Exercise details.
Below are records; copy every line in them that holds the word "Buffers".

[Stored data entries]
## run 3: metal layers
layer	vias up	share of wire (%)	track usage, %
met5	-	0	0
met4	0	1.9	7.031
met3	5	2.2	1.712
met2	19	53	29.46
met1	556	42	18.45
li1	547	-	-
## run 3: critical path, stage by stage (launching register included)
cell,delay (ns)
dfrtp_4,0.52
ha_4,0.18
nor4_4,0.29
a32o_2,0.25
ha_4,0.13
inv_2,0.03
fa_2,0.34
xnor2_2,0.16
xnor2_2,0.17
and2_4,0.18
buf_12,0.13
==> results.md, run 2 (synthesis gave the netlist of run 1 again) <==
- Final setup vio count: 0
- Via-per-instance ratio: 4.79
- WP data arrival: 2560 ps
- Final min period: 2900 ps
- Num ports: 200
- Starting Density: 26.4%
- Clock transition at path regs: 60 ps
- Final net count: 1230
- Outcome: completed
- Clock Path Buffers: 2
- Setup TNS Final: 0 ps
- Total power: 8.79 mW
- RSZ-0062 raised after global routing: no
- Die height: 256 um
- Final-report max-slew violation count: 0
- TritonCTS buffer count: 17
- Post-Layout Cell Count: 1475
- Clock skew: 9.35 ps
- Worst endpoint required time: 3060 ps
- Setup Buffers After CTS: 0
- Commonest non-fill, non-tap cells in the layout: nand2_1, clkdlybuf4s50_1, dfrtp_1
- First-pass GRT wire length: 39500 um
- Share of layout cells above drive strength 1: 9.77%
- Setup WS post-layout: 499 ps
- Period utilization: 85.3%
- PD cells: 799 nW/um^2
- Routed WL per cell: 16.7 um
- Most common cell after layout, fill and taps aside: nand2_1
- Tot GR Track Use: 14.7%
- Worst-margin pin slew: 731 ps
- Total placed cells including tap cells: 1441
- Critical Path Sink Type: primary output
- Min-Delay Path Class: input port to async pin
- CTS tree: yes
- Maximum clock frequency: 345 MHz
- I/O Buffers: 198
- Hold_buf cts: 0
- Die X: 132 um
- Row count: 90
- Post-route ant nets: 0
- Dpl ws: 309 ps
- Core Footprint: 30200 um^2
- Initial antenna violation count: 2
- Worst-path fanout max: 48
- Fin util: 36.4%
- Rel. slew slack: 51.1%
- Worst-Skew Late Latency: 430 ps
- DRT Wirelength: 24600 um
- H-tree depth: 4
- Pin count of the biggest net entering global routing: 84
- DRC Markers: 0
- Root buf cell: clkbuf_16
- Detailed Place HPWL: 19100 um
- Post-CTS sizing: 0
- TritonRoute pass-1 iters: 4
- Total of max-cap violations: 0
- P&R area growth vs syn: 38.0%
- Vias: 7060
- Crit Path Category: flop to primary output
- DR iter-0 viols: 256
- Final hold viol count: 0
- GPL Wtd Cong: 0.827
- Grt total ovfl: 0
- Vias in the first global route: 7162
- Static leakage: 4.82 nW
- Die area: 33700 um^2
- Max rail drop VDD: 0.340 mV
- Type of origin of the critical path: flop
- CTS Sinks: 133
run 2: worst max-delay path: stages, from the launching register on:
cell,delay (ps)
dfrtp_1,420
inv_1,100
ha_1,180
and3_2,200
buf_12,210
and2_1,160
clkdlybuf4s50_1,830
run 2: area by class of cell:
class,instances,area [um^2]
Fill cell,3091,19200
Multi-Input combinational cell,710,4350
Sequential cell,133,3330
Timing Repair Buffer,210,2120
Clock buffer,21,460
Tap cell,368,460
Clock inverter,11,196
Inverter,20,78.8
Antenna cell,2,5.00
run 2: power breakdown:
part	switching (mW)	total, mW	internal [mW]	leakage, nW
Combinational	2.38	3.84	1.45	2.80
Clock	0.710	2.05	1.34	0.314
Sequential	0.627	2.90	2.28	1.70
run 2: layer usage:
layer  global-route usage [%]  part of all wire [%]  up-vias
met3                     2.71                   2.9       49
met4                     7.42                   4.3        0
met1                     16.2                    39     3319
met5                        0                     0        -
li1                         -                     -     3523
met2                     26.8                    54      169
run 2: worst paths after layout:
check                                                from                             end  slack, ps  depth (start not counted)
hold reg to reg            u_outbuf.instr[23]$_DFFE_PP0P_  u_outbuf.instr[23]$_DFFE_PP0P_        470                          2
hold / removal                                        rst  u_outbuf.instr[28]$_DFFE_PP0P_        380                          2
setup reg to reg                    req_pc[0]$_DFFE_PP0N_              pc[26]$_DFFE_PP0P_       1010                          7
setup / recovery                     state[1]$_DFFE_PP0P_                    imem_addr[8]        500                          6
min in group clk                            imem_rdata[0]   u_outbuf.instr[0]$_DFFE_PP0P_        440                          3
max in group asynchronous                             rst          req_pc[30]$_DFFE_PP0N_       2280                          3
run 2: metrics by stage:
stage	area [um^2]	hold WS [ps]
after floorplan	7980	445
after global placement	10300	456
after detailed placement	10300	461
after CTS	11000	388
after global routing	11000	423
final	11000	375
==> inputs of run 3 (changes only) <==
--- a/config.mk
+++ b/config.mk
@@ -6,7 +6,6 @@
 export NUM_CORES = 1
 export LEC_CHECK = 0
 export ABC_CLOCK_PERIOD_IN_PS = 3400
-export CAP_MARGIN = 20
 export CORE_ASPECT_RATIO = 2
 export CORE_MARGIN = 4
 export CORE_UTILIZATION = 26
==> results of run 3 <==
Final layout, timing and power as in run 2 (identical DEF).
===== src/rtl/adder_tree_seq.sv =====
// Bit-serial MAC sequencer: one bank read per activation bit, accumulates tree_sum << bit.
// Define SIGNED_INPUT_EN to treat activations as two's complement (MSB sample subtracted).
module adder_tree_seq #(
  parameter int unsigned IN_BITS  = 8,
  parameter int unsigned SUM_W    = 12,
  parameter int unsigned TREE_LAT = 1
) (
  input logic             clk,
  input logic             rst,
  adder_tree_seq_if.slave bus
);
  localparam int unsigned ACC_W = SUM_W + IN_BITS;
  localparam int unsigned SEL_W = $clog2(IN_BITS);
  localparam logic [SEL_W-1:0] LastBit = SEL_W'(IN_BITS - 1);

  typedef enum logic [1:0] {StIdle, StIssue, StDrain, StDone} state_e;

  state_e           state_q, state_d;
  logic [SEL_W-1:0] cnt_q, cnt_d;
  logic [ACC_W-1:0] acc_q, acc_d;
  logic [ACC_W-1:0] result_q, result_d;
  logic             result_valid_q, result_valid_d;

  // Tag pipe tracks which bit each in-flight read belongs to.
  logic [TREE_LAT-1:0] tag_vld_q;
  logic [SEL_W-1:0]    tag_bit_q [TREE_LAT];

  logic             accept;
  logic             issue;
  logic             sample;
  logic             last_sample;
  logic             handshake;
  logic [SEL_W-1:0] tag_bit;
  logic [ACC_W-1:0] term;

  assign accept      = bus.start_valid && (state_q == StIdle);
  assign issue       = (state_q == StIssue);
  assign sample      = tag_vld_q[TREE_LAT-1];
  assign tag_bit     = tag_bit_q[TREE_LAT-1];
  assign last_sample = sample && (tag_bit == LastBit);
  assign handshake   = result_valid_q && bus.result_ready;
  assign term        = ACC_W'(bus.tree_sum) << tag_bit;

  always_comb begin
    state_d = state_q;
    cnt_d   = cnt_q;
    unique case (state_q)
      StIdle: begin
        if (accept) begin
          state_d = StIssue;
          cnt_d   = '0;
        end
      end
      StIssue: begin
        if (cnt_q == LastBit) begin
          state_d = StDrain;
          cnt_d   = '0;
        end else begin
          cnt_d = cnt_q + SEL_W'(1);
        end
      end
      StDrain: begin
        if (last_sample) state_d = StDone;
      end
      StDone: begin
        if (handshake) state_d = StIdle;
      end
      default: begin
        state_d = StIdle;
        cnt_d   = '0;
      end
    endcase
  end

  always_comb begin
    acc_d = acc_q;
    if (accept) begin
      acc_d = '0;
    end else if (sample) begin
`ifdef SIGNED_INPUT_EN
      if (tag_bit == LastBit) acc_d = acc_q - term;
      else                    acc_d = acc_q + term;
`else
      acc_d = acc_q + term;
`endif
    end
  end

  // Result is captured one cycle into DONE, once the final sample has landed in acc_q.
  always_comb begin
    result_d       = result_q;
    result_valid_d = result_valid_q;
    if ((state_q == StDone) && !result_valid_q) begin
      result_d       = acc_q;
      result_valid_d = 1'b1;
    end else if (handshake) begin
      result_valid_d = 1'b0;
    end
  end

  always_ff @(posedge clk or posedge rst) begin
    if (rst) begin
      state_q        <= StIdle;
      cnt_q          <= '0;
      acc_q          <= '0;
      result_q       <= '0;
      result_valid_q <= 1'b0;
    end else begin
      state_q        <= state_d;
      cnt_q          <= cnt_d;
      acc_q          <= acc_d;
      result_q       <= result_d;
      result_valid_q <= result_valid_d;
    end
  end

  always_ff @(posedge clk or posedge rst) begin
    if (rst) begin
      tag_vld_q <= '0;
      for (int unsigned i = 0; i < TREE_LAT; i++) tag_bit_q[i] <= '0;
    end else begin
      tag_vld_q[0] <= issue;
      tag_bit_q[0] <= cnt_q;
      for (int unsigned i = 1; i < TREE_LAT; i++) begin
        tag_vld_q[i] <= tag_vld_q[i-1];
        tag_bit_q[i] <= tag_bit_q[i-1];
      end
    end
  end

  assign bus.start_ready  = (state_q == StIdle);
  assign bus.rd_en        = issue;
  assign bus.bit_sel      = issue ? cnt_q : '0;
  assign bus.busy         = (state_q != StIdle);
  assign bus.result       = result_q;
  assign bus.result_valid = result_valid_q;
endmodule
## src/rtl/alu_pkg.sv

```systemverilog
// ---------------------------------------------------------------------------
// alu_pkg : opcodes, status-flag bit positions and sequencer state encoding
// Rev 1.0
// ---------------------------------------------------------------------------
`default_nettype none

package alu_pkg;

  localparam logic [5:0] OP_MOVE   = 6'd3;
  localparam logic [5:0] OP_NOT    = 6'd4;
  localparam logic [5:0] OP_AND    = 6'd5;
  localparam logic [5:0] OP_OR     = 6'd6;
  localparam logic [5:0] OP_SHIFTR = 6'd7;
  localparam logic [5:0] OP_SHIFTL = 6'd8;
  localparam logic [5:0] OP_ADD    = 6'd9;
  localparam logic [5:0] OP_SUB    = 6'd10;
  localparam logic [5:0] OP_TEST   = 6'd11;

  localparam int FLAG_C = 4;
  localparam int FLAG_L = 3;
  localparam int FLAG_F = 2;
  localparam int FLAG_Z = 1;
  localparam int FLAG_N = 0;

  typedef enum logic [1:0] {
    ST_IDLE = 2'd0,
    ST_EXEC = 2'd1,
    ST_WB   = 2'd2
  } state_t;

  function automatic logic op_is_legal(input logic [5:0] op);
    return (op >= OP_MOVE) && (op <= OP_TEST);
  endfunction

  function automatic logic op_is_shift(input logic [5:0] op);
    return (op == OP_SHIFTL) || (op == OP_SHIFTR);
  endfunction

endpackage

`default_nettype wire

```

## src/rtl/alu_flag_calc.sv

```systemverilog
// ---------------------------------------------------------------------------
// alu_flag_calc : next {C,L,F,Z,N} status from opcode, operands and result
// Rev 1.0
// ---------------------------------------------------------------------------
`default_nettype none

module alu_flag_calc
  import alu_pkg::*;
(
  input  logic [5:0]  i_op,
  input  logic [15:0] i_a,
  input  logic [15:0] i_b,
  input  logic [15:0] i_res,
  input  logic [4:0]  i_flags,
  output logic [4:0]  o_flags
);

  logic w_carry;
  logic w_borrow;

  // A 16-bit sum wraps below A exactly when the 17th bit would be set.
  assign w_carry  = (i_a + i_b) < i_a;
  assign w_borrow = i_a < i_b;

  always_comb begin
    o_flags = i_flags;
    case (i_op)
      OP_ADD: begin
        o_flags[FLAG_C] = w_carry;
        o_flags[FLAG_F] = (i_a[15] == i_b[15]) && (i_res[15] != i_a[15]);
        o_flags[FLAG_Z] = (i_res == 16'h0000);
        o_flags[FLAG_N] = i_res[15];
      end
      OP_SUB, OP_TEST: begin
        o_flags[FLAG_C] = w_borrow;
        o_flags[FLAG_L] = w_borrow;
        o_flags[FLAG_F] = (i_a[15] != i_b[15]) && (i_res[15] != i_a[15]);
        o_flags[FLAG_Z] = (i_a == i_b);
        o_flags[FLAG_N] = i_res[15];
      end
      OP_NOT, OP_AND, OP_OR, OP_SHIFTR, OP_SHIFTL: begin
        o_flags[FLAG_Z] = (i_res == 16'h0000);
        o_flags[FLAG_N] = i_res[15];
      end
      default: ;
    endcase
  end

endmodule

`default_nettype wire

```

## src/rtl/alu_op_sequencer.sv

```systemverilog
// ---------------------------------------------------------------------------
// alu_op_sequencer : issue/execute controller with register file and flags
// Rev 1.0
// ---------------------------------------------------------------------------
`default_nettype none

module alu_op_sequencer
  import alu_pkg::*;
#(
  parameter  int REG_COUNT = 16,
  parameter  int MAX_SHIFT = 16,
  localparam int AW        = $clog2(REG_COUNT)
) (
  input  logic          clk,
  input  logic          reset_n,
  input  logic          issue_valid,
  output logic          issue_ready,
  input  logic [5:0]    issue_opcode,
  input  logic [AW-1:0] issue_rdest,
  input  logic [AW-1:0] issue_rsrc,
  input  logic          issue_imm_en,
  input  logic [15:0]   issue_imm,
  output logic [5:0]    alu_instruction,
  output logic [15:0]   alu_a,
  output logic [15:0]   alu_b,
  input  logic [15:0]   alu_result,
  output logic          done,
  output logic          illegal,
  output logic [4:0]    flags,
  input  logic [AW-1:0] dbg_addr,
  output logic [15:0]   dbg_data
);

  localparam int            CW        = $clog2(MAX_SHIFT + 1);
  localparam logic [CW-1:0] C_MAX_CNT = CW'(MAX_SHIFT);

  state_t        r_state;
  state_t        w_next;
  logic [15:0]   r_rf [REG_COUNT];
  logic [5:0]    r_op;
  logic [AW-1:0] r_rdest;
  logic [5:0]    r_alu_op;
  logic [15:0]   r_opa;
  logic [15:0]   r_opb;
  logic [15:0]   r_res;
  logic [CW-1:0] r_cnt;
  logic [4:0]    r_flags;
  logic [4:0]    r_nflags;

  logic          w_accept;
  logic          w_legal;
  logic          w_shift;
  logic          w_exec_done;
  logic [15:0]   w_opb_in;
  logic [CW-1:0] w_cnt_in;
  logic [15:0]   w_res;
  logic [4:0]    w_calc_flags;

  assign w_accept    = (r_state == ST_IDLE) && issue_valid;
  assign w_opb_in    = issue_imm_en ? issue_imm : r_rf[issue_rsrc];
  assign w_cnt_in    = (w_opb_in >= 16'(MAX_SHIFT)) ? C_MAX_CNT : w_opb_in[CW-1:0];
  assign w_legal     = op_is_legal(r_op);
  assign w_shift     = op_is_shift(r_op);
  assign w_exec_done = !w_shift || (r_cnt <= CW'(1));
  // A zero-count shift retires the unshifted operand rather than one ALU step.
  assign w_res       = (w_shift && (r_cnt == '0)) ? r_opa : alu_result;

  alu_flag_calc u_flag_calc (
    .i_op    (r_op),
    .i_a     (r_opa),
    .i_b     (r_opb),
    .i_res   (w_res),
    .i_flags (r_flags),
    .o_flags (w_calc_flags)
  );

  always_ff @(posedge clk or negedge reset_n) begin
    if (!reset_n) r_state <= ST_IDLE;
    else          r_state <= w_next;
  end

  always_comb begin
    w_next      = r_state;
    issue_ready = 1'b0;
    done        = 1'b0;
    illegal     = 1'b0;
    case (r_state)
      ST_IDLE: begin
        issue_ready = 1'b1;
        if (issue_valid) w_next = ST_EXEC;
      end
      ST_EXEC: if (w_exec_done) w_next = ST_WB;
      ST_WB: begin
        done    = 1'b1;
        illegal = !w_legal;
        w_next  = ST_IDLE;
      end
      default: w_next = ST_IDLE;
    endcase
  end

  always_ff @(posedge clk or negedge reset_n) begin
    if (!reset_n) begin
      for (int i = 0; i < REG_COUNT; i++) r_rf[i] <= '0;
      r_op     <= '0;
      r_rdest  <= '0;
      r_alu_op <= '0;
      r_opa    <= '0;
      r_opb    <= '0;
      r_res    <= '0;
      r_cnt    <= '0;
      r_flags  <= '0;
      r_nflags <= '0;
    end else begin
      if (w_accept) begin
        r_op    <= issue_opcode;
        r_rdest <= issue_rdest;
        r_cnt   <= w_cnt_in;
        if (op_is_legal(issue_opcode)) begin
          r_alu_op <= issue_opcode;
          r_opa    <= r_rf[issue_rdest];
          r_opb    <= w_opb_in;
        end
      end
      if (r_state == ST_EXEC) begin
        if (w_exec_done) begin
          r_res    <= w_res;
          r_nflags <= w_calc_flags;
          r_alu_op <= OP_MOVE;
          r_opa    <= '0;
          r_opb    <= '0;
        end else begin
          r_opa <= alu_result;
          r_cnt <= r_cnt - CW'(1);
        end
      end
      if (r_state == ST_WB) begin
        r_flags <= r_nflags;
        if (w_legal && (r_op != OP_TEST)) r_rf[r_rdest] <= r_res;
      end
    end
  end

  assign alu_instruction = r_alu_op;
  assign alu_a           = r_opa;
  assign alu_b           = r_opb;
  assign flags           = r_flags;
  assign dbg_data        = r_rf[dbg_addr];

endmodule

`default_nettype wire
```
**src/rtl/reset_sequencer_pkg.sv**
```systemverilog
// Shared definitions for the staged reset sequencer: state encoding,
// reset-cause codes, event counter width and a saturating increment helper.
package reset_sequencer_pkg;

  typedef enum logic [1:0] {
    ST_HOLD    = 2'd0,
    ST_RELEASE = 2'd1,
    ST_RUN     = 2'd2
  } seq_state_t;

  localparam logic [1:0] CAUSE_POR = 2'b00;
  localparam logic [1:0] CAUSE_EXT = 2'b01;
  localparam logic [1:0] CAUSE_SW  = 2'b10;

  localparam int COUNT_W = 8;

  function automatic logic [COUNT_W-1:0] sat_inc(input logic [COUNT_W-1:0] v);
    return (v == {COUNT_W{1'b1}}) ? v : v + COUNT_W'(1);
  endfunction

endpackage

```
**src/rtl/reset_sequencer_rst_req_filter.sv**
```systemverilog
// External reset request conditioner: two-flop synchroniser followed by a
// consecutive-sample filter. ext_filt rises on the REQ_FILT-th consecutive
// high synchronised sample and drops on the first low one.
module rst_req_filter #(
  parameter int REQ_FILT = 4
) (
  input  logic clk_25,
  input  logic reset,
  input  logic ext_rst_req,
  output logic ext_filt
);

  localparam int FC_W = $clog2(REQ_FILT + 1);
  localparam logic [FC_W-1:0] FILT_MAX  = FC_W'(REQ_FILT);
  localparam logic [FC_W-1:0] FILT_LAST = FC_W'(REQ_FILT - 1);

  logic            sync1;
  logic            sync2;
  logic [FC_W-1:0] run_cnt;

  // Bring the asynchronous pin into the clk_25 domain.
  always_ff @(posedge clk_25) begin
    if (reset) begin
      sync1 <= 1'b0;
      sync2 <= 1'b0;
    end else begin
      sync1 <= ext_rst_req;
      sync2 <= sync1;
    end
  end

  // Count consecutive high samples; a single low sample clears everything.
  always_ff @(posedge clk_25) begin
    if (reset) begin
      run_cnt  <= '0;
      ext_filt <= 1'b0;
    end else if (!sync2) begin
      run_cnt  <= '0;
      ext_filt <= 1'b0;
    end else begin
      if (run_cnt != FILT_MAX)
        run_cnt <= run_cnt + FC_W'(1);
      ext_filt <= (run_cnt >= FILT_LAST);
    end
  end

endmodule

```
**src/rtl/reset_sequencer.sv**
```systemverilog
// Staged reset generator. Holds all channels in reset for POR_DELAY cycles
// after reset or an accepted request, then releases ch0..ch(NUM_CH-1) one
// STAGE_DELAY apart. Records the last reset cause and counts request events.
// The countdown is "expire when the counter reads 1" so that a load of N
// releases on exactly the N-th edge after the load.
module reset_sequencer
  import reset_sequencer_pkg::*;
#(
  parameter int NUM_CH      = 4,
  parameter int CNT_W       = 16,
  parameter int POR_DELAY   = 250,
  parameter int STAGE_DELAY = 25,
  parameter int REQ_FILT    = 4
) (
  input  logic               clk_25,
  input  logic               reset,
  input  logic               ext_rst_req,
  input  logic               sw_rst_req,
  output logic [NUM_CH-1:0]  rst_out,
  output logic               seq_busy,
  output logic               all_released,
  output logic [1:0]         rst_cause,
  output logic [COUNT_W-1:0] rst_count
);

  localparam int IDX_W = (NUM_CH > 1) ? $clog2(NUM_CH) : 1;
  localparam logic [CNT_W-1:0] POR_LOAD   = CNT_W'(POR_DELAY);
  localparam logic [CNT_W-1:0] STAGE_LOAD = CNT_W'(STAGE_DELAY);
  localparam logic [IDX_W-1:0] LAST_IDX   = IDX_W'(NUM_CH - 1);

  seq_state_t        state, state_nx;
  logic [CNT_W-1:0]  cnt, cnt_nx;
  logic [IDX_W-1:0]  idx, idx_nx;
  logic [NUM_CH-1:0] rst_out_nx;
  logic              ext_filt;
  logic              ext_filt_d;
  logic              req;
  logic              ext_event;
  logic              cnt_expired;

  rst_req_filter #(
    .REQ_FILT (REQ_FILT)
  ) u_filter (
    .clk_25      (clk_25),
    .reset       (reset),
    .ext_rst_req (ext_rst_req),
    .ext_filt    (ext_filt)
  );

  // A held ext_filt keeps reloading the sequence but only its rising edge is an event.
  assign req         = sw_rst_req | ext_filt;
  assign ext_event   = ext_filt & ~ext_filt_d;
  assign cnt_expired = (cnt <= CNT_W'(1));

  // State, counter, index and registered outputs.
  always_ff @(posedge clk_25) begin
    if (reset) begin
      state        <= ST_HOLD;
      cnt          <= POR_LOAD;
      idx          <= '0;
      rst_out      <= '1;
      seq_busy     <= 1'b1;
      all_released <= 1'b0;
      ext_filt_d   <= 1'b0;
    end else begin
      state        <= state_nx;
      cnt          <= cnt_nx;
      idx          <= idx_nx;
      rst_out      <= rst_out_nx;
      seq_busy     <= (state_nx != ST_RUN);
      all_released <= (state_nx == ST_RUN);
      ext_filt_d   <= ext_filt;
    end
  end

  // Next state: any request restarts HOLD, otherwise count down and step through channels.
  always_comb begin
    state_nx = state;
    cnt_nx   = cnt;
    idx_nx   = idx;
    if (req) begin
      state_nx = ST_HOLD;
      cnt_nx   = POR_LOAD;
      idx_nx   = '0;
    end else begin
      case (state)
        ST_HOLD: begin
          if (cnt_expired) begin
            cnt_nx   = STAGE_LOAD;
            idx_nx   = IDX_W'(1);
            state_nx = (NUM_CH == 1) ? ST_RUN : ST_RELEASE;
          end else begin
            cnt_nx = cnt - CNT_W'(1);
          end
        end
        ST_RELEASE: begin
          if (cnt_expired) begin
            cnt_nx = STAGE_LOAD;
            if (idx == LAST_IDX) begin
              state_nx = ST_RUN;
              idx_nx   = '0;
            end else begin
              idx_nx = idx + IDX_W'(1);
            end
          end else begin
            cnt_nx = cnt - CNT_W'(1);
          end
        end
        ST_RUN: begin
          state_nx = ST_RUN;
        end
        default: begin
          state_nx = ST_HOLD;
          cnt_nx   = POR_LOAD;
          idx_nx   = '0;
        end
      endcase
    end
  end

  // Next reset mask: channels only ever clear one at a time, lowest first.
  always_comb begin
    rst_out_nx = rst_out;
    if (req) begin
      rst_out_nx = '1;
    end else begin
      case (state)
        ST_HOLD:    rst_out_nx = cnt_expired ? ~NUM_CH'(1) : '1;
        ST_RELEASE: if (cnt_expired) rst_out_nx = rst_out & ~(NUM_CH'(1) << idx);
        ST_RUN:     rst_out_nx = '0;
        default:    rst_out_nx = '1;
      endcase
    end
  end

  // Cause and event count; an external event wins over a same-cycle software request.
  always_ff @(posedge clk_25) begin
    if (reset) begin
      rst_cause <= CAUSE_POR;
      rst_count <= '0;
    end else if (ext_event) begin
      rst_cause <= CAUSE_EXT;
      rst_count <= sat_inc(rst_count);
    end else if (sw_rst_req) begin
      rst_cause <= CAUSE_SW;
      rst_count <= sat_inc(rst_count);
    end
  end

endmodule
```
$ cat src/rtl/dom_indep_mul_gf2.sv
// dom_indep_mul_gf2: DOM-indep shared GF(2^2) multiplier; cross terms always registered.
module dom_indep_mul_gf2
  import dom_sbox_pkg::*;
#(
  parameter int PIPELINED = 1,
  parameter int SHARES    = 2
) (
  input  logic                             ClkxCI,
  input  logic                             RstxBI,
  input  logic [2*SHARES-1:0]              AxDI,
  input  logic [2*SHARES-1:0]              BxDI,
  input  logic [mul_z_width(SHARES)-1:0]   ZxDI,
  output logic [2*SHARES-1:0]              QxDO
);
  logic [1:0] inner_d [SHARES];
  logic [1:0] inner_r [SHARES];
  logic [1:0] cross_d [SHARES][SHARES];
  logic [1:0] cross_q [SHARES][SHARES];

  always_comb begin
    for (int i = 0; i < SHARES; i++) begin
      inner_d[i] = gf2_mul(AxDI[2*i +: 2], BxDI[2*i +: 2]);
      for (int j = 0; j < SHARES; j++) begin
        int k;
        k = (i == j) ? 0 : pair_idx(i, j, SHARES);
        cross_d[i][j] = (i == j) ? 2'b00 : gf2_mul(AxDI[2*i +: 2], BxDI[2*j +: 2]) ^ ZxDI[2*k +: 2];
      end
    end
  end

  always_ff @(posedge ClkxCI or negedge RstxBI) begin
    if (!RstxBI) begin
      for (int i = 0; i < SHARES; i++)
        for (int j = 0; j < SHARES; j++)
          cross_q[i][j] <= 2'b00;
    end else begin
      cross_q <= cross_d;
    end
  end

  if (PIPELINED != 0) begin : g_pipe
    always_ff @(posedge ClkxCI or negedge RstxBI) begin
      if (!RstxBI) begin
        for (int i = 0; i < SHARES; i++)
          inner_r[i] <= 2'b00;
      end else begin
        inner_r <= inner_d;
      end
    end
  end else begin : g_comb
    always_comb inner_r = inner_d;
  end

  // Each output share only ever mixes terms belonging to its own domain.
  always_comb begin
    QxDO = '0;
    for (int i = 0; i < SHARES; i++) begin
      QxDO[2*i +: 2] = inner_r[i];
      for (int j = 0; j < SHARES; j++)
        QxDO[2*i +: 2] = QxDO[2*i +: 2] ^ cross_q[i][j];
    end
  end
endmodule
### src/rtl/irq_pending_ctrl_edge_sync.sv
// Multi-flop synchroniser per request line followed by rising-edge detection.
module irq_edge_sync #(
  parameter int WIDTH       = 8,
  parameter int SYNC_STAGES = 2
) (
  input  logic             clk,
  input  logic             rst_n,
  input  logic [WIDTH-1:0] async_in,
  output logic [WIDTH-1:0] edge_out
);

  logic [WIDTH-1:0] sync_q [SYNC_STAGES];
  logic [WIDTH-1:0] prev_q;

  // Shift the raw lines through the synchroniser chain and keep the last
  // synchronised value for edge comparison; everything clears to 0 so a line
  // held high across reset still yields one event after release.
  always_ff @(posedge clk or negedge rst_n) begin
    if (!rst_n) begin
      for (int s = 0; s < SYNC_STAGES; s++) begin
        sync_q[s] <= '0;
      end
      prev_q <= '0;
    end else begin
      sync_q[0] <= async_in;
      for (int s = 1; s < SYNC_STAGES; s++) begin
        sync_q[s] <= sync_q[s-1];
      end
      prev_q <= sync_q[SYNC_STAGES-1];
    end
  end

  assign edge_out = sync_q[SYNC_STAGES-1] & ~prev_q;

endmodule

Written response.
- Clock Path Buffers: 2
- Setup Buffers After CTS: 0
- I/O Buffers: 198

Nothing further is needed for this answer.